» Assigned task:
In the entries below, find every line holding the string "clearing" and collect it.

» Task inputs:
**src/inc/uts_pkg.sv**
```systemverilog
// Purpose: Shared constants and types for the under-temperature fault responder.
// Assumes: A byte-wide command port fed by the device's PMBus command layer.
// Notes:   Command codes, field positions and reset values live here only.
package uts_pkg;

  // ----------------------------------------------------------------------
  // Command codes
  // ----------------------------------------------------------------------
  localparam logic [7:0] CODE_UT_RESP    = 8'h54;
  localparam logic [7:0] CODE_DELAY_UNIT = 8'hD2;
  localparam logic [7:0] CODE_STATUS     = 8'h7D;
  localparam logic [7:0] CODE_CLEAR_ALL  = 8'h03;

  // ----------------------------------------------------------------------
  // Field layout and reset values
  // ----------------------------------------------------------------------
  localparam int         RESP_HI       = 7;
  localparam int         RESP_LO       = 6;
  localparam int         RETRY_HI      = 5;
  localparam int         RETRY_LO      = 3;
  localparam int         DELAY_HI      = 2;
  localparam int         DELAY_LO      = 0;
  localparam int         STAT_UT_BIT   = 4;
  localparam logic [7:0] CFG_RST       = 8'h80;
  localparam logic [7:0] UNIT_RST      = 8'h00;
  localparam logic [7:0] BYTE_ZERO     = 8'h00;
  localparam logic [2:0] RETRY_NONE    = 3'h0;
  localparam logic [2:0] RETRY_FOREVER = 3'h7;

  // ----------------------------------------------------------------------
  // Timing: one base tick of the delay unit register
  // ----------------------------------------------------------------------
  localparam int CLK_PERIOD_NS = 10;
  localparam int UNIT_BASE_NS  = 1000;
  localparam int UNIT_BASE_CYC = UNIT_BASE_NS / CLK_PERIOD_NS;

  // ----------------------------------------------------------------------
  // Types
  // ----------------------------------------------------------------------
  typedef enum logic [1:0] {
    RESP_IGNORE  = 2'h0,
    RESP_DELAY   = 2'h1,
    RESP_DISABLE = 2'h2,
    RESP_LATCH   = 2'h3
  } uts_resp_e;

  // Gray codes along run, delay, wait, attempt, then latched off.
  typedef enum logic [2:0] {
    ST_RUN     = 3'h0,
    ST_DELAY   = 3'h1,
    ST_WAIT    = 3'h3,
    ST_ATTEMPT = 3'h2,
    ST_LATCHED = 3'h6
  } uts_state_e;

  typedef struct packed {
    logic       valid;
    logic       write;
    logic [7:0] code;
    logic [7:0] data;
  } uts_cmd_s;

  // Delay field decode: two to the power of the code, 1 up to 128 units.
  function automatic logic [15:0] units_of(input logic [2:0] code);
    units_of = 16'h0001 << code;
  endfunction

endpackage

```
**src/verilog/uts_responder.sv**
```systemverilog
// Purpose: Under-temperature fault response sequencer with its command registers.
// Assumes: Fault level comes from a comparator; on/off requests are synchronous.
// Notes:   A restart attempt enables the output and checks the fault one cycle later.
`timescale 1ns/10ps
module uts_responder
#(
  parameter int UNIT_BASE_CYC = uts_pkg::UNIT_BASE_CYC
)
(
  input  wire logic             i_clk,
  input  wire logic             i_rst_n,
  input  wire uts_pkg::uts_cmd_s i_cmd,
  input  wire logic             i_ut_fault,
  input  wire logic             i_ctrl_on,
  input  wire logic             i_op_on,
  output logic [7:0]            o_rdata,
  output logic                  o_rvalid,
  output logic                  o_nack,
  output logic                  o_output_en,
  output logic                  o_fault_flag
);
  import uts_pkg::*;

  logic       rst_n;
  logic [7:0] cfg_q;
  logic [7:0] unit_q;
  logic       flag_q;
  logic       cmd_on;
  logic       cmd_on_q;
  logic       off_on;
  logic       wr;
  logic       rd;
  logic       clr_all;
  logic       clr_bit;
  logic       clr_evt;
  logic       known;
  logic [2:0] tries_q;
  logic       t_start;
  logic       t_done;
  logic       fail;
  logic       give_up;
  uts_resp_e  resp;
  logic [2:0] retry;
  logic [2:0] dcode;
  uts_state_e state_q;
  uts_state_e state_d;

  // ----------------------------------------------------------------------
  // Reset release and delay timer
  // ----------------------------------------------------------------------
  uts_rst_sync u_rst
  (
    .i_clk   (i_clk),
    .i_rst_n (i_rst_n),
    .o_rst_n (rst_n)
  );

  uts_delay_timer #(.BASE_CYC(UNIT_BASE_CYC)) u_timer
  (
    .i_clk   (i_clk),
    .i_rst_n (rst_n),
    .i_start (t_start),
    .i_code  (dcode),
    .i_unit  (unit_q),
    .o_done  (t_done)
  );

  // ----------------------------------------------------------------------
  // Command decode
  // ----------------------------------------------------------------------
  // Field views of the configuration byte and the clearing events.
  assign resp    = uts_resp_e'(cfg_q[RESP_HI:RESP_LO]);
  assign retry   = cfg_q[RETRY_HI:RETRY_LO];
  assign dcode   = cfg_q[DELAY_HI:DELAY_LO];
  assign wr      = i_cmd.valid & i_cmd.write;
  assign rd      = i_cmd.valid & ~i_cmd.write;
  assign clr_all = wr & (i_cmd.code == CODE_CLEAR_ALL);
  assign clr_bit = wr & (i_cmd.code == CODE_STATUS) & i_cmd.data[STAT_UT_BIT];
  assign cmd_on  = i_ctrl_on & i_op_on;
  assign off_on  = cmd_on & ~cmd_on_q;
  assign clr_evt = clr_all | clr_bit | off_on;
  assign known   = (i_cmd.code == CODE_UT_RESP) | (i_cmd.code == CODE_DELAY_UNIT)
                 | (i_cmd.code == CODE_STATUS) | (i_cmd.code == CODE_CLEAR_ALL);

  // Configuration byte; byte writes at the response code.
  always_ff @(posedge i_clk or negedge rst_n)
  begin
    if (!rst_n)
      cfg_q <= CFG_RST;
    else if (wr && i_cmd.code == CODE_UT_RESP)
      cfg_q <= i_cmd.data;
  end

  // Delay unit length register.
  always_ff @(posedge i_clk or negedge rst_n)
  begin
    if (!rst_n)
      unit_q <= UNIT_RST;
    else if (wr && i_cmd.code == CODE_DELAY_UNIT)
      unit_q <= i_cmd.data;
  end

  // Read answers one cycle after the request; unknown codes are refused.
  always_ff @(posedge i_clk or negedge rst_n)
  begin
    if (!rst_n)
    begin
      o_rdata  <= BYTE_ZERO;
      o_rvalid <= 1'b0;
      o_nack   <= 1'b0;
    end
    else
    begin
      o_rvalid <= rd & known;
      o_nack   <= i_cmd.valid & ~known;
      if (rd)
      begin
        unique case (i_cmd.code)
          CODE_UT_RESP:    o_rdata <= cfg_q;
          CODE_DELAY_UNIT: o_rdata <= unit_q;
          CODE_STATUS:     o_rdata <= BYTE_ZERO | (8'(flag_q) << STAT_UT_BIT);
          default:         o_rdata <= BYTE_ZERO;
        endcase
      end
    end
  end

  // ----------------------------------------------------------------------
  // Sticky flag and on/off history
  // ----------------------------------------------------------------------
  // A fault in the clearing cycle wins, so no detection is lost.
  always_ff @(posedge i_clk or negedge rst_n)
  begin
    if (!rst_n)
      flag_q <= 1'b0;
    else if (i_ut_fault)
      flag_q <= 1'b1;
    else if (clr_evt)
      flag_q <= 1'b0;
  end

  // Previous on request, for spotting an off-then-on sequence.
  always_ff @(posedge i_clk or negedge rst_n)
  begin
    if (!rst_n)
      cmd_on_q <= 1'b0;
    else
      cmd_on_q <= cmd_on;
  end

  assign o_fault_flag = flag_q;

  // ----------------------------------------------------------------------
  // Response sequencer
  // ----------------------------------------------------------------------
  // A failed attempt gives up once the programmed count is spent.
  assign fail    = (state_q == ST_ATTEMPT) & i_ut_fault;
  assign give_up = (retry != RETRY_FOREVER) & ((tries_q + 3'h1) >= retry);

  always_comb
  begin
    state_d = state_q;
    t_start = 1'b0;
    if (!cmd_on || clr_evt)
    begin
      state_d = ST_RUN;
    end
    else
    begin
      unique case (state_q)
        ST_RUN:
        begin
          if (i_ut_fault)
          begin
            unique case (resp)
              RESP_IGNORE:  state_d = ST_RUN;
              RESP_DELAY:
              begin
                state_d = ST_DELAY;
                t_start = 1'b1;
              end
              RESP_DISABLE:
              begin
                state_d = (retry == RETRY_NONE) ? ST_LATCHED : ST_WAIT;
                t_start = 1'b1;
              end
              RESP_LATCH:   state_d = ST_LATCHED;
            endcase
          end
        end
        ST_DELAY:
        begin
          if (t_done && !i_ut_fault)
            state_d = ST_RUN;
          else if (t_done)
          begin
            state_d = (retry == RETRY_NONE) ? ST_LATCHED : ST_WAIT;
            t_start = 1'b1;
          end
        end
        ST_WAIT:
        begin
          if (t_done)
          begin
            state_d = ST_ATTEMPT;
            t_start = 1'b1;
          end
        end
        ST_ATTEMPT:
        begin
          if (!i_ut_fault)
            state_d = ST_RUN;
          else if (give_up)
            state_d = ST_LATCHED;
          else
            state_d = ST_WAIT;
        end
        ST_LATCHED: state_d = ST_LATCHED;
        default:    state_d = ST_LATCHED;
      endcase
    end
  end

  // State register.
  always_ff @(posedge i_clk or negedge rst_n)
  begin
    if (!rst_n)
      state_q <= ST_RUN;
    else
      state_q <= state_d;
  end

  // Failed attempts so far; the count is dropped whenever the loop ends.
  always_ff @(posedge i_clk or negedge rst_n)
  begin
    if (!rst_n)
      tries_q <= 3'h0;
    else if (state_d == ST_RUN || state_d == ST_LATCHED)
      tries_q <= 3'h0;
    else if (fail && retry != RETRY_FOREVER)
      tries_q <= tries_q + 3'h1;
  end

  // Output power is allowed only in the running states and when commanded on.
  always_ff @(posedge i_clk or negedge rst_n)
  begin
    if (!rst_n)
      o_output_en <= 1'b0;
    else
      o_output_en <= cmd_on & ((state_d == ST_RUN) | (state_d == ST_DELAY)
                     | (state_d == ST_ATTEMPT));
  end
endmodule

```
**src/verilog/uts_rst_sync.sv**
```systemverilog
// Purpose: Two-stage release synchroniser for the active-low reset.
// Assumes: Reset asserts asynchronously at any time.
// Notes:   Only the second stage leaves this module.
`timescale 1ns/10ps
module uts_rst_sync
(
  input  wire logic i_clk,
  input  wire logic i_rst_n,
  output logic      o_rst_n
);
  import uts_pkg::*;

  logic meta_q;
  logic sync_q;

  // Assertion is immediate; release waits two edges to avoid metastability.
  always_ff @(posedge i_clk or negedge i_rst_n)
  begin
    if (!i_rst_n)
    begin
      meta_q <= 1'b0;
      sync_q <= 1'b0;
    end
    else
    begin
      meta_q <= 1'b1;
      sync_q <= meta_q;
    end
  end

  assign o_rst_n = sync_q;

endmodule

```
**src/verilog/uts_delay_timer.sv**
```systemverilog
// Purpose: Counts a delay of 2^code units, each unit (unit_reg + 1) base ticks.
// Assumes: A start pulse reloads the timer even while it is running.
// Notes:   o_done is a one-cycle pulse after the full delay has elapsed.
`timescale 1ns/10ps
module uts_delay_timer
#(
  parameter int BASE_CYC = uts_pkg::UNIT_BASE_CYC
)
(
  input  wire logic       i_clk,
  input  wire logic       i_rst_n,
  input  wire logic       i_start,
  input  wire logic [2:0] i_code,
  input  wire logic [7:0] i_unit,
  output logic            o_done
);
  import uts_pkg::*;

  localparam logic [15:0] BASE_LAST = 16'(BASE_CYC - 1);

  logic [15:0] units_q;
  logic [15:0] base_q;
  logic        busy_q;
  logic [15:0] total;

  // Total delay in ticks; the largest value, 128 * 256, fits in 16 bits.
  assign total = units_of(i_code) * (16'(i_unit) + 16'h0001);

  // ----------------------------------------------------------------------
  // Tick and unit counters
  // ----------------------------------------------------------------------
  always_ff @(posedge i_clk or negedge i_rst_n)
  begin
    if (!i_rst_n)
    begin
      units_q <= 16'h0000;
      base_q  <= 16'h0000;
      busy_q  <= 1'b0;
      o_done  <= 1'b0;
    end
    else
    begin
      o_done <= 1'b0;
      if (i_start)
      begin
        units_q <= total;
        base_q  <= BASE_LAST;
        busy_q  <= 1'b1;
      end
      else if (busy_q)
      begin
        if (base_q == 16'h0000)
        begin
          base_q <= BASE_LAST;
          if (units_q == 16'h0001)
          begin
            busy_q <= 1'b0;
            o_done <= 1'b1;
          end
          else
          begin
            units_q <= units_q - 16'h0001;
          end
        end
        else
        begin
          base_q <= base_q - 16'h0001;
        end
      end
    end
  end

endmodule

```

» Solution for this exercise:
  // Field views of the configuration byte and the clearing events.
  // A fault in the clearing cycle wins, so no detection is lost.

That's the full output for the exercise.